Но Лео, когда сестра изложила ему свою идею, тут же ее отверг.
Брат, стройный, светловолосый молодой мужчина, с бледным от бессонных ночных дежурств лицом и порывистыми жестами, посмотрел на Катрин как на полоумную:
– Ты хочешь, чтобы я сюда переехал? По-моему, ты спятила.
Они сидели втроем в кабинете Жакоба.
– Да я у вас тут концы откину, – воскликнул Лео. – Вы оба похожи на персонажей из какого-нибудь допотопного европейского фильма. – Он жестом обвел комнату. – Книги, картины, снова книги, снова картины. Здесь невозможно жить. Нет уж, Кэт, уволь.

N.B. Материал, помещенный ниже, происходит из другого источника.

<file path="src/core/pdm_pkg.sv">
// ============================================================
// Power-down control constants
package pdm_pkg;

   // ============================================================
   // Register indices (byte address is four times the index)
   localparam logic [31:0] IDX_STBY = 32'hFFFF1004;
   localparam int          N_REG16  = 7;
   localparam int          N_HALT   = 2;
   localparam int          DIV5_POS = 6;
   localparam logic [31:0] REG16_IDX [0:N_REG16-1] = '{
      32'hFFFF1030, 32'hFFFF1032, 32'hFFFF1034, 32'hFFFF1036,
      32'hFFFF1038, 32'hFFFF103A, 32'hFFFF103C
   };
   localparam logic [2:0]  SEL_STBY = 3'h7;

   // ============================================================
   // Standby control fields and reset values
   localparam int          SBY_BIT     = 7;
   localparam int          HIZ_BIT     = 6;
   localparam logic [7:0]  STBY_RST    = 8'h1F;
   localparam logic [5:0]  STBY_FIXED  = 6'h1F;
   localparam logic [15:0] HALT_RST    = 16'h0000;
   localparam logic [15:0] DIV_FAST    = 16'h8888;
   localparam logic [15:0] DIV5_FAST   = 16'hCCCC;
   localparam logic [15:0] DIV_SLOW    = 16'hFFFF;
   localparam logic [15:0] DIV_RO      = 16'h8888;
   localparam logic [7:0]  FAST_MODES  = 8'h6A;

   // ============================================================
   // Module clock layout
   localparam int          REG_W    = 16;
   localparam int          N_MOD    = 32;
   localparam int          N_FIELDS = 20;
   localparam int          FIELD_W  = 3;
   localparam int          NIB_W    = 4;
   localparam int          NIB_PER  = 4;
   localparam int          CNT_W    = 8;

   // ============================================================
   // Bus encodings
   localparam logic [2:0]  HSIZE_WORD = 3'h2;
   localparam logic        HRESP_OKAY = 1'h0;

   // ============================================================
   // Power states
   typedef enum logic [1:0] {
      PDM_RUN,
      PDM_SLEEP,
      PDM_SW_STBY,
      PDM_HW_STBY
   } pdm_state_t;

endpackage

</file>
<file path="src/core/pdm_clk_if.sv">
`timescale 1ns/1ps
// ============================================================
// Module clock control bundle
interface pdm_clk_if;
   logic [pdm_pkg::N_MOD-1:0]                  halt_bits;
   logic [pdm_pkg::N_FIELDS*pdm_pkg::FIELD_W-1:0] div_fields;
   logic                                       stop_all;
   logic [pdm_pkg::N_MOD-1:0]                  mod_clk_en;
   logic [pdm_pkg::N_FIELDS-1:0]               div_tick;

   modport ctl  (output halt_bits, div_fields, stop_all, input mod_clk_en, div_tick);
   modport gate (input halt_bits, div_fields, stop_all, output mod_clk_en, div_tick);
endinterface

</file>
<file path="src/core/pdm_clk_gate.sv">
`timescale 1ns/1ps
// ============================================================
// Module clock enables and divided ticks
module pdm_clk_gate (
   // Clock and reset
   input  wire logic hclk,
   input  wire logic hresetn,
   // Control bundle
   pdm_clk_if.gate   cg
);

   logic [pdm_pkg::CNT_W-1:0]    cnt_reg;
   logic [pdm_pkg::N_MOD-1:0]    en_reg;
   logic [pdm_pkg::N_MOD-1:0]    en_next;
   logic [pdm_pkg::N_FIELDS-1:0] tick_reg;
   logic [pdm_pkg::N_FIELDS-1:0] tick_next;

   // Mask of low counter bits for a ratio field
   function automatic logic [pdm_pkg::CNT_W-1:0] div_mask(input logic [2:0] f);
      return pdm_pkg::CNT_W'((1 << f) - 1);
   endfunction

   // Free counter, frozen while clocks are stopped
   always_ff @(posedge hclk or negedge hresetn) begin
      if (!hresetn) begin
         cnt_reg <= '0;
      end else if (!cg.stop_all) begin
         cnt_reg <= cnt_reg + 1'b1;
      end
   end

   assign en_next = ~cg.halt_bits & {pdm_pkg::N_MOD{~cg.stop_all}};

   for (genvar j = 0; j < pdm_pkg::N_FIELDS; j++) begin : g_tick
      assign tick_next[j] = ~cg.stop_all &
         ((cnt_reg & div_mask(cg.div_fields[j*pdm_pkg::FIELD_W +: pdm_pkg::FIELD_W])) == '0);
   end

   // Registered outputs
   always_ff @(posedge hclk or negedge hresetn) begin
      if (!hresetn) begin
         en_reg   <= '1;
         tick_reg <= '0;
      end else begin
         en_reg   <= en_next;
         tick_reg <= tick_next;
      end
   end

   assign cg.mod_clk_en = en_reg;
   assign cg.div_tick   = tick_reg;

   // Checks
   a_halt_gate: assert property (@(posedge hclk) disable iff (!hresetn)
      !cg.stop_all |=> cg.mod_clk_en == ~$past(cg.halt_bits))
      else $error("module enable does not follow halt bits");
   a_div_ratio: assert property (@(posedge hclk) disable iff (!hresetn)
      (!cg.stop_all && cg.div_fields[2:0] == 3'h0) [*2]
      |=> cg.div_tick[0] && $past(cg.div_tick[0]))
      else $error("undivided field does not tick every cycle");
   a_stop_all: assert property (@(posedge hclk) disable iff (!hresetn)
      cg.stop_all |=> (cg.mod_clk_en == '0) && (cg.div_tick == '0))
      else $error("module clocks run while all stopped");

endmodule

</file>
<file path="src/core/pdm_ctrl.sv">
`timescale 1ns/1ps
// ============================================================
module pdm_ctrl (
   // AHB-Lite slave
   input  wire logic        hclk,
   input  wire logic        hresetn,
   input  wire logic        hsel,
   input  wire logic [31:0] haddr,
   input  wire logic [1:0]  htrans,
   input  wire logic        hwrite,
   input  wire logic [2:0]  hsize,
   input  wire logic [31:0] hwdata,
   input  wire logic        hready,
   output logic             hreadyout,
   output logic             hresp,
   output logic [31:0]      hrdata,
   // Core and system events
   input  wire logic        halt_exec,
   input  wire logic        irq_wake,
   input  wire logic        dma_addr_err,
   input  wire logic        nmi_wake,
   input  wire logic        watchdog_run_enable,
   input  wire logic [2:0]  clock_mode,
   // Pins
   input  wire logic        hard_standby_n,
   input  wire logic        chip_clear_n,
   // Power state
   output logic [1:0]       power_mode,
   output logic             cpu_halt,
   output logic             clock_unit_stop,
   output logic             self_refresh,
   output logic             refresh_run,
   output logic             ctrl_pin_oe_n,
   output logic             ctrl_pin_hold,
   // Module clocks
   output logic [31:0]      module_clk_en,
   output logic [19:0]      module_div_tick
);

   // ============================================================
   // Address decode: {hit, select}
   function automatic logic [3:0] decode_addr(input logic [31:0] addr);
      logic [3:0] res;
      res = '0;
      if (addr[31:2] == pdm_pkg::IDX_STBY[29:0]) begin
         res = {1'b1, pdm_pkg::SEL_STBY};
      end else begin
         for (int i = 0; i < pdm_pkg::N_REG16; i++) begin
            if (addr[31:2] == pdm_pkg::REG16_IDX[i][29:0]) begin
               res = {1'b1, 3'(i)};
            end
         end
      end
      return res;
   endfunction

   // ============================================================
   // Declarations
   logic [3:0]               ap_dec;
   logic                     ap_take;
   logic                     wr_pend_reg;
   logic                     rd_pend_reg;
   logic                     rd_done_reg;
   logic [3:0]               sel_reg;
   logic [31:0]              hrdata_reg;
   logic [31:0]              rd_word;
   logic                     wr_fire;
   logic                     wr_stby;
   logic                     wr16;
   logic [2:0]               idx;
   logic                     sby_reg;
   logic                     hiz_reg;
   logic                     sby_next;
   logic                     hiz_next;
   logic [7:0]               stby_rd;
   logic [15:0]              reg16 [0:pdm_pkg::N_REG16-1];
   logic [15:0]              wr16_val;
   logic                     init_reg;
   logic                     fast_mode;
   logic [15:0]              div_init;
   logic [15:0]              div5_init;
   pdm_pkg::pdm_state_t      state_reg;
   pdm_pkg::pdm_state_t      state_next;
   logic                     float_reg;
   logic                     float_next;
   logic                     in_sw;
   logic                     in_hw;

   // ============================================================
   // Bus phase tracking
   assign ap_dec  = decode_addr(haddr);
   assign ap_take = hsel & hready & htrans[1];

   // Address phase capture; reads take one wait state
   always_ff @(posedge hclk or negedge hresetn) begin
      if (!hresetn) begin
         wr_pend_reg <= 1'b0;
         rd_pend_reg <= 1'b0;
         rd_done_reg <= 1'b0;
         sel_reg     <= '0;
      end else if (hready) begin
         wr_pend_reg <= ap_take & hwrite & (hsize == pdm_pkg::HSIZE_WORD);
         rd_pend_reg <= ap_take & ~hwrite;
         rd_done_reg <= 1'b0;
         sel_reg     <= ap_dec;
      end else if (rd_pend_reg) begin
         rd_done_reg <= 1'b1;
      end
   end

   // Read data register
   always_ff @(posedge hclk or negedge hresetn) begin
      if (!hresetn) begin
         hrdata_reg <= '0;
      end else if (rd_pend_reg && !rd_done_reg) begin
         hrdata_reg <= rd_word;
      end
   end

   // Handshake and read mux
   assign idx       = sel_reg[2:0];
   assign hreadyout = ~(rd_pend_reg & ~rd_done_reg);
   assign hresp     = pdm_pkg::HRESP_OKAY;
   assign hrdata    = hrdata_reg;
   assign rd_word   = !sel_reg[3] ? 32'h0000_0000 :
                      (idx == pdm_pkg::SEL_STBY) ? {24'h00_0000, stby_rd} :
                      {16'h0000, reg16[idx]};

   // Write strobes
   assign wr_fire = wr_pend_reg & hready;
   assign wr_stby = wr_fire & sel_reg[3] & (idx == pdm_pkg::SEL_STBY);
   assign wr16    = wr_fire & sel_reg[3] & (idx != pdm_pkg::SEL_STBY);

   // ============================================================
   // Standby control register
   // standby-select and float-select interlock
   assign sby_next = (watchdog_run_enable & hwdata[pdm_pkg::SBY_BIT]) ?
                     sby_reg : hwdata[pdm_pkg::SBY_BIT];
   assign hiz_next = (watchdog_run_enable & hwdata[pdm_pkg::HIZ_BIT]) ?
                     hiz_reg : hwdata[pdm_pkg::HIZ_BIT];
   assign stby_rd  = {sby_reg, hiz_reg, pdm_pkg::STBY_FIXED};

   always_ff @(posedge hclk or negedge hresetn) begin
      if (!hresetn) begin
         sby_reg <= pdm_pkg::STBY_RST[pdm_pkg::SBY_BIT];
         hiz_reg <= pdm_pkg::STBY_RST[pdm_pkg::HIZ_BIT];
      end else if (wr_stby) begin
         sby_reg <= sby_next;
         hiz_reg <= hiz_next;
      end
   end

   // ============================================================
   // Halt and divider registers
   assign fast_mode = pdm_pkg::FAST_MODES[clock_mode];
   assign div_init  = fast_mode ? pdm_pkg::DIV_FAST : pdm_pkg::DIV_SLOW;
   assign div5_init = fast_mode ? pdm_pkg::DIV5_FAST : pdm_pkg::DIV_SLOW;
   assign wr16_val  = (idx < 3'(pdm_pkg::N_HALT)) ? hwdata[15:0] :
                      (hwdata[15:0] | pdm_pkg::DIV_RO);

   // halt regs clear; mode strap loaded after release
   always_ff @(posedge hclk or negedge hresetn) begin
      if (!hresetn) begin
         init_reg <= 1'b0;
         for (int i = 0; i < pdm_pkg::N_REG16; i++) begin
            reg16[i] <= (i < pdm_pkg::N_HALT) ? pdm_pkg::HALT_RST : pdm_pkg::DIV_SLOW;
         end
      end else if (!init_reg) begin
         init_reg <= 1'b1;
         for (int i = pdm_pkg::N_HALT; i < pdm_pkg::N_REG16; i++) begin
            reg16[i] <= (i == pdm_pkg::DIV5_POS) ? div5_init : div_init;
         end
      end else if (wr16) begin
         reg16[idx] <= wr16_val;
      end
   end

   // ============================================================
   // Power state machine
   always_comb begin
      state_next = state_reg;
      float_next = float_reg;
      if (!hard_standby_n) begin
         state_next = pdm_pkg::PDM_HW_STBY;
      end else begin
         case (state_reg)
            pdm_pkg::PDM_RUN: begin
               if (halt_exec && sby_reg) begin
                  state_next = pdm_pkg::PDM_SW_STBY;
                  float_next = hiz_reg;
               end else if (halt_exec) begin
                  state_next = pdm_pkg::PDM_SLEEP;
               end
            end
            pdm_pkg::PDM_SLEEP: begin
               if (irq_wake || dma_addr_err) begin
                  state_next = pdm_pkg::PDM_RUN;
               end
            end
            pdm_pkg::PDM_SW_STBY: begin
               if (nmi_wake) begin
                  state_next = pdm_pkg::PDM_RUN;
               end
            end
            default: begin
               // leave only with clear pin low
               if (!chip_clear_n) begin
                  state_next = pdm_pkg::PDM_RUN;
               end
            end
         endcase
      end
   end

   // State registers
   always_ff @(posedge hclk or negedge hresetn) begin
      if (!hresetn) begin
         state_reg <= pdm_pkg::PDM_RUN;
         float_reg <= 1'b0;
      end else begin
         state_reg <= state_next;
         float_reg <= float_next;
      end
   end

   // ============================================================
   // Power state outputs
   assign in_sw           = (state_reg == pdm_pkg::PDM_SW_STBY);
   assign in_hw           = (state_reg == pdm_pkg::PDM_HW_STBY);
   assign power_mode      = state_reg;
   assign cpu_halt        = (state_reg != pdm_pkg::PDM_RUN);
   assign clock_unit_stop = in_sw | in_hw;
   assign self_refresh    = in_sw;
   assign refresh_run     = ~(in_sw | in_hw);
   assign ctrl_pin_oe_n   = in_hw | (in_sw & float_reg);
   assign ctrl_pin_hold   = in_sw & ~float_reg;

   // ============================================================
   // Module clock gating
   pdm_clk_if cg ();

   assign cg.halt_bits = {reg16[1], reg16[0]};
   assign cg.stop_all  = clock_unit_stop;

   for (genvar j = 0; j < pdm_pkg::N_FIELDS; j++) begin : g_field
      assign cg.div_fields[j*pdm_pkg::FIELD_W +: pdm_pkg::FIELD_W] =
         reg16[pdm_pkg::N_HALT + j/pdm_pkg::NIB_PER]
              [(j%pdm_pkg::NIB_PER)*pdm_pkg::NIB_W +: pdm_pkg::FIELD_W];
   end

   pdm_clk_gate u_gate (
      .hclk    (hclk),
      .hresetn (hresetn),
      .cg      (cg.gate)
   );

   assign module_clk_en   = cg.mod_clk_en;
   assign module_div_tick = cg.div_tick;

   // ============================================================
   // Checks
   a_sleep_entry: assert property (@(posedge hclk) disable iff (!hresetn)
      (state_reg == pdm_pkg::PDM_RUN && halt_exec && !sby_reg && hard_standby_n)
      |=> state_reg == pdm_pkg::PDM_SLEEP && cpu_halt && refresh_run)
      else $error("sleep not entered");
   a_sleep_exit: assert property (@(posedge hclk) disable iff (!hresetn)
      (state_reg == pdm_pkg::PDM_SLEEP && irq_wake && hard_standby_n)
      |=> state_reg == pdm_pkg::PDM_RUN)
      else $error("sleep not left on interrupt");
   a_swstby_entry: assert property (@(posedge hclk) disable iff (!hresetn)
      (state_reg == pdm_pkg::PDM_RUN && halt_exec && sby_reg && hard_standby_n)
      |=> clock_unit_stop && self_refresh && !refresh_run)
      else $error("software standby not entered");
   a_hwstby_entry: assert property (@(posedge hclk) disable iff (!hresetn)
      !hard_standby_n |=> in_hw && ctrl_pin_oe_n && !refresh_run)
      else $error("hardware standby not entered");
   a_hwstby_hold: assert property (@(posedge hclk) disable iff (!hresetn)
      (in_hw && chip_clear_n) |=> in_hw)
      else $error("hardware standby left without clear pin");
   a_sby_lock: assert property (@(posedge hclk) disable iff (!hresetn)
      (wr_stby && watchdog_run_enable && !sby_reg) |=> !sby_reg)
      else $error("standby-select set while watchdog runs");
   a_pin_hold: assert property (@(posedge hclk) disable iff (!hresetn)
      (in_sw && !float_reg) |-> !ctrl_pin_oe_n && ctrl_pin_hold)
      else $error("pins not held in standby");
   a_pin_float: assert property (@(posedge hclk) disable iff (!hresetn)
      (state_reg == pdm_pkg::PDM_RUN && halt_exec && sby_reg && hiz_reg && hard_standby_n)
      |=> in_sw && ctrl_pin_oe_n)
      else $error("pins not floated in standby");
   a_hiz_lock: assert property (@(posedge hclk) disable iff (!hresetn)
      (wr_stby && watchdog_run_enable && !hiz_reg) |=> !hiz_reg)
      else $error("float-select set while watchdog runs");
   a_rsv_zero: assert property (@(posedge hclk) disable iff (!hresetn)
      (rd_done_reg && rd_pend_reg && sel_reg == {1'b1, pdm_pkg::SEL_STBY}) |-> !hrdata[5])
      else $error("bit 5 reads one");
   a_rsv_ones: assert property (@(posedge hclk) disable iff (!hresetn)
      (rd_done_reg && rd_pend_reg && sel_reg == {1'b1, pdm_pkg::SEL_STBY})
      |-> hrdata[4:0] == 5'h1F && hrdata[31:8] == '0)
      else $error("bits 4..0 do not read one");
   a_stby_keep: assert property (@(posedge hclk) disable iff (!hresetn)
      (in_sw && !wr_stby) |=> $stable(stby_rd))
      else $error("control changed in standby");
   a_stby_reset: assert property (@(posedge hclk) disable iff (!hresetn)
      !init_reg |-> stby_rd == pdm_pkg::STBY_RST)
      else $error("control reset value wrong");
   a_div_init: assert property (@(posedge hclk) disable iff (!hresetn)
      $rose(init_reg) |-> reg16[2] == $past(div_init) && reg16[5] == $past(div_init))
      else $error("divider 1-4 reset value wrong");
   a_div5_init: assert property (@(posedge hclk) disable iff (!hresetn)
      $rose(init_reg) |-> reg16[pdm_pkg::DIV5_POS] == $past(div5_init))
      else $error("divider 5 reset value wrong");
   a_halt_reset: assert property (@(posedge hclk) disable iff (!hresetn)
      !init_reg |-> reg16[0] == pdm_pkg::HALT_RST && reg16[1] == pdm_pkg::HALT_RST)
      else $error("halt registers not cleared");
   a_halt_keep: assert property (@(posedge hclk) disable iff (!hresetn)
      (in_sw && !wr16) |=> $stable(reg16[0]) && $stable(reg16[1]))
      else $error("halt registers changed in standby");
   a_float_keep: assert property (@(posedge hclk) disable iff (!hresetn)
      (in_sw && state_next == pdm_pkg::PDM_SW_STBY) |=> $stable(float_reg))
      else $error("float choice changed after entry");

endmodule

</file>
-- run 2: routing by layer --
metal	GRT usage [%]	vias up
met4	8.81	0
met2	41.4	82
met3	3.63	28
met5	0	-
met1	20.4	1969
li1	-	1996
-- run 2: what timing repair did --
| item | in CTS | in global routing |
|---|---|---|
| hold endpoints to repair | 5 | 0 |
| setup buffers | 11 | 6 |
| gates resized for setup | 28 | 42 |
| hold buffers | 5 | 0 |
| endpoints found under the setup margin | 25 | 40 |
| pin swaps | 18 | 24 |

Катрин побледнела, а Жакоб улыбнулся.
– И вот что я тебе еще скажу, Кэт, – не мог остановиться Лео. – Ты какая-то неживая. Мордашка у тебя вполне ничего, но слишком уж ты скучная. Нельзя раньше времени превращаться в старую деву. Ты только посмотри на себя – блузочка, юбочка. Держу пари, что у тебя в гардеробе не сыщется пары джинсов. Зачем они тебе? Ты живешь в средние века. Но учти, детка, у нас тут Америка. Поняла? Америка, а не Европа.